Matt Crockett

When six-time Grammy nominee Sara Bareilles needed a break from producing a new album and heading out on tour, she looked for something new to inspire her.

Now, a Tony nominee for writing a best-selling Broadway songbook and with a continuing smash-hit musical in New York City, touring across America, and soon-to-be in London, it’s safe to say what came maybe wasn’t quite as she’d first expect.

But what makes the story of a young girl that works in a pie shop one of the most successful musicals of the last five years? Did the uprising of the #MeToo movement influence her writing?
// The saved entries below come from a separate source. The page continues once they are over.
**src/rtl/la_pkg.sv**
```systemverilog
// Shared definitions for the logic-analyzer command path: frame constants, opcode and FSM encodings.
package la_pkg;
  localparam logic [7:0] SYNC_BYTE = 8'hA5;
  localparam int         FRAME_LEN = 7;

  typedef enum logic [1:0] {
    OP_TRIG  = 2'b00,
    OP_PRESC = 2'b01,
    OP_CTRL  = 2'b10,
    OP_ILL   = 2'b11
  } opcode_e;

  // Order matters: the parser advances CMD..CHK by incrementing the encoding.
  typedef enum logic [2:0] {
    P_SYNC = 3'd0,
    P_CMD  = 3'd1,
    P_D3   = 3'd2,
    P_D2   = 3'd3,
    P_D1   = 3'd4,
    P_D0   = 3'd5,
    P_CHK  = 3'd6
  } pstate_e;

  typedef enum logic [1:0] {
    RX_IDLE,
    RX_START,
    RX_DATA,
    RX_STOP
  } rxstate_e;

  function automatic logic [7:0] frame_chk(input logic [7:0] cmd, input logic [31:0] data);
    return cmd ^ data[31:24] ^ data[23:16] ^ data[15:8] ^ data[7:0];
  endfunction
endpackage

```
**src/rtl/uart_cmd_rx_if.sv**
```systemverilog
// Host-side UART line plus the per-channel control outputs of the command receiver.
interface uart_cmd_rx_if #(
  parameter int CH_NO = 4
);
  logic                rx;
  logic [CH_NO*32-1:0] trig_cnt;
  logic [CH_NO*32-1:0] prescaler;
  logic [CH_NO-1:0]    tog_pulse;
  logic [CH_NO-1:0]    ch_rst_n;
  logic                cmd_ok;
  logic                cmd_err;

  modport master (
    output rx,
    input  trig_cnt, prescaler, tog_pulse, ch_rst_n, cmd_ok, cmd_err
  );

  modport slave (
    input  rx,
    output trig_cnt, prescaler, tog_pulse, ch_rst_n, cmd_ok, cmd_err
  );
endinterface

```
**src/rtl/uart_rx_byte.sv**
```systemverilog
// 8N1 byte receiver: 2-FF synchronizer, start-bit glitch rejection, mid-bit sampling.
module uart_rx_byte
  import la_pkg::*;
#(
  parameter int BAUD_PRESCALER = 434
) (
  input  logic       i_clk,
  input  logic       i_rst_n,
  input  logic       i_rx,
  output logic [7:0] o_byte,
  output logic       o_byte_valid,
  output logic       o_frame_err
);
  localparam int            CW   = $clog2(BAUD_PRESCALER);
  localparam logic [CW-1:0] FULL = CW'(BAUD_PRESCALER - 1);
  localparam logic [CW-1:0] HALF = CW'(BAUD_PRESCALER / 2 - 1);

  // [0],[1] synchronizer, [2] history for falling-edge detect; all idle high.
  logic [2:0]    r_sync;
  rxstate_e      r_state;
  logic [CW-1:0] r_cnt;
  logic [2:0]    r_bit;
  logic [7:0]    r_sh;
  logic          r_valid;
  logic          r_ferr;

  logic w_rx;
  logic w_fall;
  assign w_rx   = r_sync[1];
  assign w_fall = r_sync[2] & ~r_sync[1];

  always_ff @(posedge i_clk or negedge i_rst_n) begin
    if (!i_rst_n) begin
      r_sync  <= 3'b111;
      r_state <= RX_IDLE;
      r_cnt   <= '0;
      r_bit   <= '0;
      r_sh    <= '0;
      r_valid <= 1'b0;
      r_ferr  <= 1'b0;
    end else begin
      r_sync  <= {r_sync[1:0], i_rx};
      r_valid <= 1'b0;
      r_ferr  <= 1'b0;
      case (r_state)
        RX_IDLE: begin
          if (w_fall) begin
            r_state <= RX_START;
            r_cnt   <= HALF;
          end
        end
        RX_START: begin
          if (r_cnt != '0) r_cnt <= r_cnt - CW'(1);
          else if (w_rx)   r_state <= RX_IDLE;
          else begin
            r_state <= RX_DATA;
            r_cnt   <= FULL;
            r_bit   <= '0;
          end
        end
        RX_DATA: begin
          if (r_cnt != '0) r_cnt <= r_cnt - CW'(1);
          else begin
            r_sh  <= {w_rx, r_sh[7:1]};
            r_cnt <= FULL;
            r_bit <= r_bit + 3'd1;
            if (r_bit == 3'd7) r_state <= RX_STOP;
          end
        end
        RX_STOP: begin
          // Leave at mid-stop so a back-to-back start edge is not missed.
          if (r_cnt != '0) r_cnt <= r_cnt - CW'(1);
          else begin
            r_state <= RX_IDLE;
            if (w_rx) r_valid <= 1'b1;
            else      r_ferr  <= 1'b1;
          end
        end
        default: r_state <= RX_IDLE;
      endcase
    end
  end

  assign o_byte       = r_sh;
  assign o_byte_valid = r_valid;
  assign o_frame_err  = r_ferr;
endmodule

```
**src/rtl/uart_cmd_rx.sv**
```systemverilog
// Command receiver: parses 7-byte A5-framed commands and drives per-channel trigger/prescaler
// registers and one-cycle toggle/reset strobes.
module uart_cmd_rx
  import la_pkg::*;
#(
  parameter int          CH_NO          = 4,
  parameter int          BAUD_PRESCALER = 434,
  parameter int          TIMEOUT_BITS   = 20,
  parameter logic [31:0] TRIG_DEFAULT   = 32'h20,
  parameter logic [31:0] PRESC_DEFAULT  = 32'hC350
) (
  input  logic          i_clk,
  input  logic          _rst,
  uart_cmd_rx_if.slave  bus
);
  localparam int TO_CYC = TIMEOUT_BITS * BAUD_PRESCALER;
  localparam int TW     = $clog2(TO_CYC + 1);

  logic [7:0] w_byte;
  logic       w_byte_valid;
  logic       w_frame_err;

  uart_rx_byte #(.BAUD_PRESCALER(BAUD_PRESCALER)) u_rx (
    .i_clk        (i_clk),
    .i_rst_n      (_rst),
    .i_rx         (bus.rx),
    .o_byte       (w_byte),
    .o_byte_valid (w_byte_valid),
    .o_frame_err  (w_frame_err)
  );

  pstate_e                   r_state;
  logic [7:0]                r_cmd;
  logic [31:0]               r_data;
  logic [TW-1:0]             r_to;
  logic [CH_NO-1:0][31:0]    r_trig;
  logic [CH_NO-1:0][31:0]    r_presc;
  logic [CH_NO-1:0]          r_tog;
  logic [CH_NO-1:0]          r_rst_n;
  logic                      r_ok;
  logic                      r_err;

  opcode_e    w_op;
  logic [1:0] w_ch;
  logic       w_timeout;
  logic       w_accept;

  assign w_op      = opcode_e'(r_cmd[7:6]);
  assign w_ch      = r_cmd[1:0];
  assign w_timeout = (r_to == TW'(TO_CYC - 1));
  assign w_accept  = (w_byte == frame_chk(r_cmd, r_data)) && (w_op != OP_ILL) &&
                     (32'(w_ch) < 32'(CH_NO));

  always_ff @(posedge i_clk or negedge _rst) begin
    if (!_rst) begin
      r_state <= P_SYNC;
      r_cmd   <= '0;
      r_data  <= '0;
      r_to    <= '0;
      r_trig  <= {CH_NO{TRIG_DEFAULT}};
      r_presc <= {CH_NO{PRESC_DEFAULT}};
      r_tog   <= '0;
      r_rst_n <= '1;
      r_ok    <= 1'b0;
      r_err   <= 1'b0;
    end else begin
      r_tog   <= '0;
      r_rst_n <= '1;
      r_ok    <= 1'b0;
      r_err   <= 1'b0;
      r_to    <= (r_state == P_SYNC || w_byte_valid) ? '0 : r_to + TW'(1);
      if (w_frame_err) begin
        r_state <= P_SYNC;
        r_err   <= 1'b1;
      end else if (w_byte_valid) begin
        case (r_state)
          P_SYNC: if (w_byte == SYNC_BYTE) r_state <= P_CMD;
          P_CMD: begin
            r_cmd   <= w_byte;
            r_state <= pstate_e'(r_state + 3'd1);
          end
          // Staging only; targets change solely on a good CHK byte.
          P_D3, P_D2, P_D1, P_D0: begin
            r_data  <= {r_data[23:0], w_byte};
            r_state <= pstate_e'(r_state + 3'd1);
          end
          P_CHK: begin
            r_state <= P_SYNC;
            if (w_accept) begin
              r_ok <= 1'b1;
              for (int c = 0; c < CH_NO; c++) begin
                if (c == int'(w_ch)) begin
                  case (w_op)
                    OP_TRIG:  r_trig[c]  <= r_data;
                    OP_PRESC: r_presc[c] <= r_data;
                    OP_CTRL: begin
                      r_tog[c]   <= r_data[0];
                      r_rst_n[c] <= ~r_data[1];
                    end
                    default: ;
                  endcase
                end
              end
            end else begin
              r_err <= 1'b1;
            end
          end
          default: r_state <= P_SYNC;
        endcase
      end else if (r_state != P_SYNC && w_timeout) begin
        r_state <= P_SYNC;
        r_err   <= 1'b1;
      end
    end
  end

  assign bus.trig_cnt  = r_trig;
  assign bus.prescaler = r_presc;
  assign bus.tog_pulse = r_tog;
  assign bus.ch_rst_n  = r_rst_n;
  assign bus.cmd_ok    = r_ok;
  assign bus.cmd_err   = r_err;
endmodule

```
**src/flat_wrapper.sv**
```systemverilog
// flat-port wrapper written by rule: the top's interface ports become plain ports
module uart_cmd_rx_flat import la_pkg::*;
#(
  parameter int          CH_NO          = 4,
  parameter int          BAUD_PRESCALER = 434,
  parameter int          TIMEOUT_BITS   = 20,
  parameter logic [31:0] TRIG_DEFAULT   = 32'h20,
  parameter logic [31:0] PRESC_DEFAULT  = 32'hC350
)
  (i_clk, _rst, bus_rx, bus_trig_cnt, bus_prescaler, bus_tog_pulse, bus_ch_rst_n, bus_cmd_ok, bus_cmd_err);
  uart_cmd_rx_if #(.CH_NO(CH_NO)) bus_i ();
  input  logic i_clk;
  input  logic _rst;
  input wire logic [$bits(bus_i.rx)-1:0] bus_rx;
  output wire logic [$bits(bus_i.trig_cnt)-1:0] bus_trig_cnt;
  output wire logic [$bits(bus_i.prescaler)-1:0] bus_prescaler;
  output wire logic [$bits(bus_i.tog_pulse)-1:0] bus_tog_pulse;
  output wire logic [$bits(bus_i.ch_rst_n)-1:0] bus_ch_rst_n;
  output wire logic [$bits(bus_i.cmd_ok)-1:0] bus_cmd_ok;
  output wire logic [$bits(bus_i.cmd_err)-1:0] bus_cmd_err;
  assign bus_i.rx = bus_rx;
  assign bus_trig_cnt = bus_i.trig_cnt;
  assign bus_prescaler = bus_i.prescaler;
  assign bus_tog_pulse = bus_i.tog_pulse;
  assign bus_ch_rst_n = bus_i.ch_rst_n;
  assign bus_cmd_ok = bus_i.cmd_ok;
  assign bus_cmd_err = bus_i.cmd_err;
  uart_cmd_rx #(.CH_NO(CH_NO), .BAUD_PRESCALER(BAUD_PRESCALER), .TIMEOUT_BITS(TIMEOUT_BITS), .TRIG_DEFAULT(TRIG_DEFAULT), .PRESC_DEFAULT(PRESC_DEFAULT)) u_core (.i_clk(i_clk), ._rst(_rst), .bus(bus_i));
endmodule
```
**config.mk**
```make
export PLATFORM = sky130hd
export DESIGN_NAME = uart_cmd_rx_flat
export DESIGN_NICKNAME = d
export VERILOG_FILES = /design/src/rtl/la_pkg.sv /design/src/rtl/uart_cmd_rx_if.sv /design/src/rtl/uart_rx_byte.sv /design/src/rtl/uart_cmd_rx.sv /design/src/flat_wrapper.sv
export SDC_FILE = /design/constraint.sdc
export NUM_CORES = 1
export LEC_CHECK = 0
export BUFFER_PORTS_ARGS = -buffer_cell sky130_fd_sc_hd__buf_2
export CELL_PAD_IN_SITES_DETAIL_PLACEMENT = 1
export CELL_PAD_IN_SITES_GLOBAL_PLACEMENT = 1
export CORE_ASPECT_RATIO = 1.2
export CORE_MARGIN = 5
export CORE_UTILIZATION = 33
export DETAILED_ROUTE_END_ITERATION = 6
export PLACE_DENSITY_LB_ADDON = 0.1
export SLEW_MARGIN = 20
export SYNTH_ARGS = -nofsm -noshare
export SYNTH_HDL_FRONTEND = slang
export SYNTH_HIERARCHICAL = 1
export SYNTH_SLANG_ARGS = --single-unit
```
**constraint.sdc**
```tcl
create_clock -name i_clk -period 2.9 [get_ports i_clk]
set_input_delay 0.145 -clock i_clk [delete_from_list [all_inputs] [get_ports i_clk]]
set_output_delay 0.145 -clock i_clk [all_outputs]
set_load 0.05 [all_outputs]
```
And where does her rooted allyship to the LGBTQ community come from?

We tucked into a slice of truth pie with Sara Bareilles to find out what baking can do…
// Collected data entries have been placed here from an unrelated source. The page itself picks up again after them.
<file path="config.mk">
export PLATFORM = sky130hd
export DESIGN_NAME = rat_checkpoint_ctrl
export DESIGN_NICKNAME = d
export VERILOG_FILES = /design/src/rtl/rat_checkpoint_ctrl.sv
export SDC_FILE = /design/constraint.sdc
export NUM_CORES = 1
export LEC_CHECK = 0
export BUFFER_PORTS_ARGS = -buffer_cell sky130_fd_sc_hd__buf_2
export CORE_MARGIN = 3
export CORE_UTILIZATION = 51
export CTS_CLUSTER_DIAMETER = 40
export DETAILED_ROUTE_END_ITERATION = 12
export PLACE_DENSITY = 0.76
export SETUP_SLACK_MARGIN = 0.05
export SLEW_MARGIN = 10
export SYNTH_ARGS = -nofsm -noshare
export SYNTH_HDL_FRONTEND = slang
export SYNTH_SLANG_ARGS = --single-unit
</file>
<file path="constraint.sdc">
create_clock -name clk -period 2.69 [get_ports clk]
set_input_delay 0.1345 -clock clk [delete_from_list [all_inputs] [get_ports clk]]
set_output_delay 0.1345 -clock clk [all_outputs]
set_load 0.005 [all_outputs]
</file>
### src/rtl/multiway_data_array.sv
// rtl/multiway_data_array.sv - N-way cache data store with byte-masked writes, registered read and clear sweep
// Optional per-byte even parity storage and checking is enabled with `define PARITY_EN.
module multiway_data_array #(
  parameter int s_offset = 5,
  parameter int s_index  = 3,
  parameter int s_way    = 1,
  parameter int s_mask   = 2**s_offset,
  parameter int s_line   = 8*s_mask,
  parameter int num_sets = 2**s_index,
  parameter int num_ways = 2**s_way
) (
  input  logic                clk,
  input  logic                rst,
  input  logic                read,
  input  logic [s_index-1:0]  rindex,
  input  logic [s_way-1:0]    rway,
  input  logic [s_mask-1:0]   write_en,
  input  logic [s_index-1:0]  windex,
  input  logic [s_way-1:0]    wway,
  input  logic [s_line-1:0]   datain,
  input  logic                clear,
  input  logic [s_mask-1:0]   par_inject,
  output logic [s_line-1:0]   dataout,
  output logic                rvalid,
  output logic                busy,
  output logic                parity_err
);

  typedef enum logic {CLEAR, IDLE} state_t;

  state_t             state, state_next;
  logic [s_index-1:0] ptr, ptr_next;
  logic [s_line-1:0]  mem [num_sets][num_ways];
  logic [s_line-1:0]  merged;
  logic [s_mask-1:0]  fwd;
  logic               accept;
  logic               rd_err;

  assign busy   = (state == CLEAR);
  assign accept = read && !busy;

  always_ff @(posedge clk or posedge rst) begin
    if (rst) begin
      state <= CLEAR;
      ptr   <= '0;
    end else begin
      state <= state_next;
      ptr   <= ptr_next;
    end
  end

  always_comb begin
    state_next = state;
    ptr_next   = ptr;
    case (state)
      CLEAR: begin
        ptr_next = ptr + 1'b1;
        if (ptr == s_index'(num_sets-1)) begin
          state_next = IDLE;
          ptr_next   = '0;
        end
      end
      IDLE: begin
        if (clear) begin
          state_next = CLEAR;
          ptr_next   = '0;
        end
      end
      default: state_next = CLEAR;
    endcase
  end

  // Write-first merge: bytes written this cycle to the line being read are forwarded.
  always_comb begin
    fwd    = '0;
    merged = '0;
    for (int i = 0; i < s_mask; i++) begin
      fwd[i] = write_en[i] && (windex == rindex) && (wway == rway);
      merged[8*i +: 8] = fwd[i] ? datain[8*i +: 8] : mem[rindex][rway][8*i +: 8];
    end
  end

`ifdef PARITY_EN
  logic [s_mask-1:0] pmem [num_sets][num_ways];
  logic [s_mask-1:0] merged_par;
  logic [s_mask-1:0] err_bits;

  always_comb begin
    merged_par = '0;
    err_bits   = '0;
    for (int i = 0; i < s_mask; i++) begin
      merged_par[i] = fwd[i] ? (^datain[8*i +: 8]) ^ par_inject[i] : pmem[rindex][rway][i];
      err_bits[i]   = (^merged[8*i +: 8]) ^ merged_par[i];
    end
  end
  assign rd_err = |err_bits;

  always_ff @(posedge clk) begin
    if (busy) begin
      for (int w = 0; w < num_ways; w++) pmem[ptr][s_way'(w)] <= '0;
    end else begin
      for (int i = 0; i < s_mask; i++)
        if (write_en[i]) pmem[windex][wway][i] <= (^datain[8*i +: 8]) ^ par_inject[i];
    end
  end
`else
  logic unused_par;
  assign unused_par = ^par_inject;
  assign rd_err     = 1'b0;
`endif

  // Storage has no reset; the sweep zeroes one set (all ways) per cycle.
  always_ff @(posedge clk) begin
    if (busy) begin
      for (int w = 0; w < num_ways; w++) mem[ptr][s_way'(w)] <= '0;
    end else begin
      for (int i = 0; i < s_mask; i++)
        if (write_en[i]) mem[windex][wway][8*i +: 8] <= datain[8*i +: 8];
    end
  end

  always_ff @(posedge clk or posedge rst) begin
    if (rst) begin
      dataout    <= '0;
      rvalid     <= 1'b0;
      parity_err <= 1'b0;
    end else begin
      rvalid     <= accept;
      dataout    <= accept ? merged : '0;
      parity_err <= accept && rd_err;
    end
  end

endmodule

### config.mk
export PLATFORM = sky130hd
export DESIGN_NAME = multiway_data_array
export DESIGN_NICKNAME = d
export VERILOG_FILES = /design/src/rtl/multiway_data_array.sv
export SDC_FILE = /design/constraint.sdc
export NUM_CORES = 2
export LEC_CHECK = 0
export CORE_MARGIN = 5
export CORE_UTILIZATION = 30
export DETAILED_ROUTE_END_ITERATION = 8
export GPL_TIMING_DRIVEN = 0
export PLACE_DENSITY = 0.56
export SYNTH_ARGS = -nofsm -noshare
export SYNTH_HDL_FRONTEND = slang
export SYNTH_SLANG_ARGS = --single-unit
### constraint.sdc
create_clock -name clk -period 8.3 [get_ports clk]
set_input_delay 0.83 -clock clk [delete_from_list [all_inputs] [get_ports clk]]
set_output_delay 0.83 -clock clk [all_outputs]
set_load 0.05 [all_outputs]
== Word level (Yosys, flattened, before mapping) ==
Memories as Yosys holds them, arrays and structs flattened.
Cells that the tools add are included.
Storage, ports and cells
  bits in registers: 261
  RAM bits: 4096
  input port bits: 332
  output and inout port bits: 259
  word-level logic and storage cells: 32033
  memories kept: 1
Memories
  mem: words 8, bits a word 512, rd ports 1, clocked after Yosys merged registers in 0, write ports 1, RTL line 33  | logic [s_line-1:0] mem [num_sets][num_ways];
Operators by class
  add/subtract/negate cells: 1
  order comparisons: 3
  equal/unequal tests: 4
  multiplexer cells: 16078
  bitwise gates (word level): 15875
  reductions and logical operators: 67
Operators by type and width (count)
  $mux W512: 34
  $mux W1: 15939
  $or A1 B1 Y1: 15872
  $demux W256 S1: 32
  $mux W256: 5
  $reduce_or A512 Y1: 1
  $mux W8: 33
  $mux W248: 1
  $mux W240: 1
  $mux W232: 1
  $mux W224: 1
  $mux W216: 1
  $mux W208: 1
  $mux W200: 1
  $mux W192: 1
  $mux W184: 1
  $mux W176: 1
  $mux W168: 1
  $mux W160: 1
  $mux W152: 1
  $mux W144: 1
  $mux W136: 1
  $mux W128: 1
  $mux W120: 1
  other kinds (26): 95

== Depth between registers and ports, before layout ==
  depth in word-level cells: 39
  mapped depth: 9
  gate-level depth less buffers: 5

== Worst setup path after synthesis ==
Ideal clock, no wire load.
  kind: input to register
  start point: input port write_en[26]
  end point: memory mem[6][288] in the netlist's numbering, enable pin
  arrival time: 2734 ps
  data required time: 7929 ps
  slack: 5196 ps
  cell stages on the path: 8
  cells stage by stage: nor4_1 -> nand4_2 -> o21a_1 -> buf_2 -> o31a_1 -> buf_4 -> buf_6 -> nor2_1
On the way
  cells in the longest elaborated chain, start to end: 11
Ends and longest elaborated chain
  from (decl): RTL line 17  | input logic [s_mask-1:0] write_en,
  $mux W1 * (2 in a row)
  $mux W512 *
  $or A1 B1 Y1 (no line) (6 in a row)
  $reduce_or A512 Y1 (no line)
  $mux W3 (no line) / $mux W512 (equally long branches)
  to (decl): RTL line 33
Every way passes the cells marked *; elsewhere a longest branch is shown, timed or not.

== Final worst setup path ==
  start point: input port wway
  end point: memory mem[5][416] in the netlist's numbering, enable pin
On the way
  cells in the longest elaborated chain, start to end: 39
Ends and longest elaborated chain
  from (decl): RTL line 19  | input logic [s_way-1:0] wway,
  $not A1 Y2 *
  $ge A2 B2 Y1 / $lt A2 B1 Y1 (equally long branches)
  $logic_and A1 B1 Y1
  $mux W8 / $mux W16 (equally long branches)
  $demux W256 S1
  $mux W512
  $or A1 B1 Y1 (no line) (31 in a row)
  $reduce_or A512 Y1 (no line)
  $mux W3 (no line) / $mux W512 (equally long branches)
Marked as above.

==> impl_metrics.json <==
{
  "outcome": "finished with violations",
  "violations": "max-capacitance violations, max-slew violations",
  "via_count": 97593,
  "cts_buffer_depth": 4,
  "start_util_pct": 30.1,
  "grt_overflow": 0,
  "cts_tree": "yes",
  "port-buffer-count": 555,
  "finalNonFillerCells": 17290,
  "hold_viol": 0,
  "hp-class": "in -> async",
  "fp.dieW_um": 757,
  "cts.sinks": 4357,
  "clock.fmax_ghz": 0.153,
  "first_global_vias": 92497,
  "postSynthRegisterBits": 4357,
  "maxCapViolCount": 13,
  "grt_pass1_wl_mm": 857,
  "vias_per_cell": 5.64,
  "rrSetupSlack_ns": 2.15,
  "yosysSeqAreaShare_pct": 77.3,
  "ant_nets": 0,
  "post_cts.resized_instances": 0,
  "coreArea_um2": 557000,
  "fillers": 51240,
  "dp_hpwl_mm": 471,
  "multi_input_area_um2": 35900,
  "hold_slack_ns": 0.210,
  "placementRows": 274,
  "avgSynthCellArea_um2": 20.7,
  "drv_slew": 106,
  "report.power.total_mw": 62.9,
  "die_h_um": 757,
  "crit_fanout": 10,
  "final_util_pct": 35.8,
  "synth_top_area_share_pct": 73.4,
  "insertion_delay_ns": 1.08,
  "synth_area_um2": 168000,
  "power_density_nw_per_um2": 315,
  "end_kind": "flip-flop",
  "cts_inserted_buffers": 436,
  "routed_wl_mm": 662,
  "fin_area_um2": 200000,
  "required_ns": 9.10,
  "gr-usage-all-layers_pct": 22.4,
  "ctsHoldBuffers": 0,
  "fin_skew_ns": 0.0640,
  "crit_type": "in -> reg",
  "finalNetCount": 9658,
  "antenna_found_initial": 144,
  "dp.cells": 16331,
  "grt_max_degree": 98,
  "drcViolationCount": 0,
  "synth_nets": 8440,
  "synth_most_common_cell": "edfxtp_1",
  "dpl_cell_area_um2": 185000,
  "ys.flop_type": "edfxtp_1",
  "yosysWarnings": 0,
  "cts_setup_buffers": 0,
  "synth_common_cells": "4096 x edfxtp_1, 1024 x mux4_2, 497 x nor2_1",
  "synth_cell_type_count": 47,
  "period_minus_slack_ns": 6.54,
  "worst_pin_slew_ns": 1.73,
  "period_share_pct": 78.8,
  "area_delta_synth_final_pct": 19.1,
  "path_clk_slew_ns": 0.06,
  "synthTopCellsByArea": "edfxtp_1 73%, mux4_2 14%, dfrtp_1 3.9%, a22o_1 2.1%, o22ai_1 1.2%",
  "firstDrtPassIters": 7,
  "postSynthCellCount": 8106,
  "arrival_ns": 7.35,
  "globalplace.congestion": 0.946,
  "synth-edff-count": 4096,
  "io_pins": 591,
  "worst_slew_margin_rel_pct": -15.3,
  "regArea_um2": 130000,
  "cts_root_buf": "clkbuf_16",
  "p_leak_nw": 64.3,
  "synth_top_area_cell": "edfxtp_1",
  "dieArea_um2": 574000,
  "rsz0062_at_grt": "no",
  "drive_gt1_share_pct": 22.8,
  "drt-initial-drc-count": 14938,
  "start_kind": "primary input",
  "wire_per_inst_um": 38.3,
  "htree_levels": 5,
  "setup_viol": 0,
  "ys_async_sr_fraction_pct": 5.99,
  "peakVddDrop_uv": 239
}
-- area by class of cell --
class | count | share of cell area, %
Inverter | 5 | 0.0132
Clock buffer | 528 | 5.69
Antenna cell | 144 | 0.181
Buffer | 485 | 1.13
Multi-Input combinational cell | 3259 | 18.0
Clock inverter | 280 | 1.30
Tap cell | 7452 | 4.67
Sequential cell | 4357 | 64.9
Timing Repair Buffer | 780 | 4.09
-- metal layers --
metal	vias up	wire length [µm]	global-route usage, %
li1	36166	-	-
met1	51469	233000	27.6
met2	8137	294000	33.3
met3	1764	93000	9.03
met4	57	41900	12.7
met5	-	550	0.628
-- worst max-delay path, stage by stage --
cell	delay, ns
clkdlybuf4s50_1	0.98
clkinv_1	0.71
a21oi_1	1.27
or3_1	0.22
clkbuf_1	1.25
clkbuf_1	1.15
o21ai_1	0.54
buf_4	0.35
-- power by group --
group | internal [mW] | switching (mW) | leakage, nW
logic | 3.19 | 9.95 | 15.8
registers | 29.4 | 0.786 | 41.8
clock network | 10.7 | 8.84 | 6.76
-- worst paths after layout --
| kind | start | endpoint | depth (start not counted) |
|---|---|---|---|
| max in group asynchronous | rst | dataout[243] | 4 |
| setup / recovery | wway | mem[5][416] | 8 |
| hold reg to reg | ptr[1] | ptr[1] | 2 |
| setup reg to reg | state | mem[7][284] | 8 |
| min in group clk | datain[178] | dataout[178] | 3 |
| hold / removal | rst | dataout[31] | 2 |
-- sequential cells by signal, indices dropped and copies added (netlist names) --
| name | flops |
|---|---|
| state | 1 |
| dataout | 256 |
| rvalid | 1 |
| ptr | 3 |
| mem | 4096 |
-- per-stage QoR --
stage	setup WS [ns]	TNS [ns]
floorplan	0.286	0
global placement	-4.78	-1220.19
detailed placement	0.836	0
CTS	1.94	0
global route	2.28	0
finish	1.76	0
-- placed cells by master (no fill, tap or decap), types with 112 or more instances in the layout --
cell type        count
nor2_1             497
clkinv_1           112
and2_1             259
buf_2              171
diode_2            144
dfrtp_1            261
clkbuf_16          438
edfxtp_1          4096
a22o_1             398
o22ai_1            311
clkbuf_1           239
clkdlybuf4s50_1    555
nand2_1            391
o21ai_1            177
buf_4              143
mux4_2            1024
-- cells by family (layout without fill, tap and decap cells) --
family	count (synthesis)	count (layout)	synth area share (%)
compound gates	1010	1010	4.34
other cells	1	145	0.00224
fa+ha+maj	2	2	0.0149
flops	4357	4357	77.3
mux	1039	1039	13.9
simple gates	1203	1203	3.20
buf+inv	490	2078	1.26
xor+xnor	4	4	0.0209
(Power assumes the default switching activity.)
Related: Sara Bareilles to make Broadway debut in her musical Waitress

Would you agree that for someone who has had such a successful career in music, your involvement in a stage musical was a risk?
Totally. It’s a good quality of mine and a bad quality of mine that I’m very shortsighted. Like I’m really only looking at the thing that is directly in front of me. I was feeling sort of stagnant in my artistic life, anyway. I love the records I’ve made and I’ve loved the tours I’ve gone on, but it really is a very cyclical engagement. You write a record, you make a record, you go on tour, you come home and you do it all over again. The things that are so magical start to feel very mundane and uninterested if you’re not staying creative about how you walk through the world as an artist. I was craving something that shook me up in that way, so my motivation for being involved was never about it being successful, it was so internal. It was about trying to deepen myself as an artist. The following of the movie Waitress is huge.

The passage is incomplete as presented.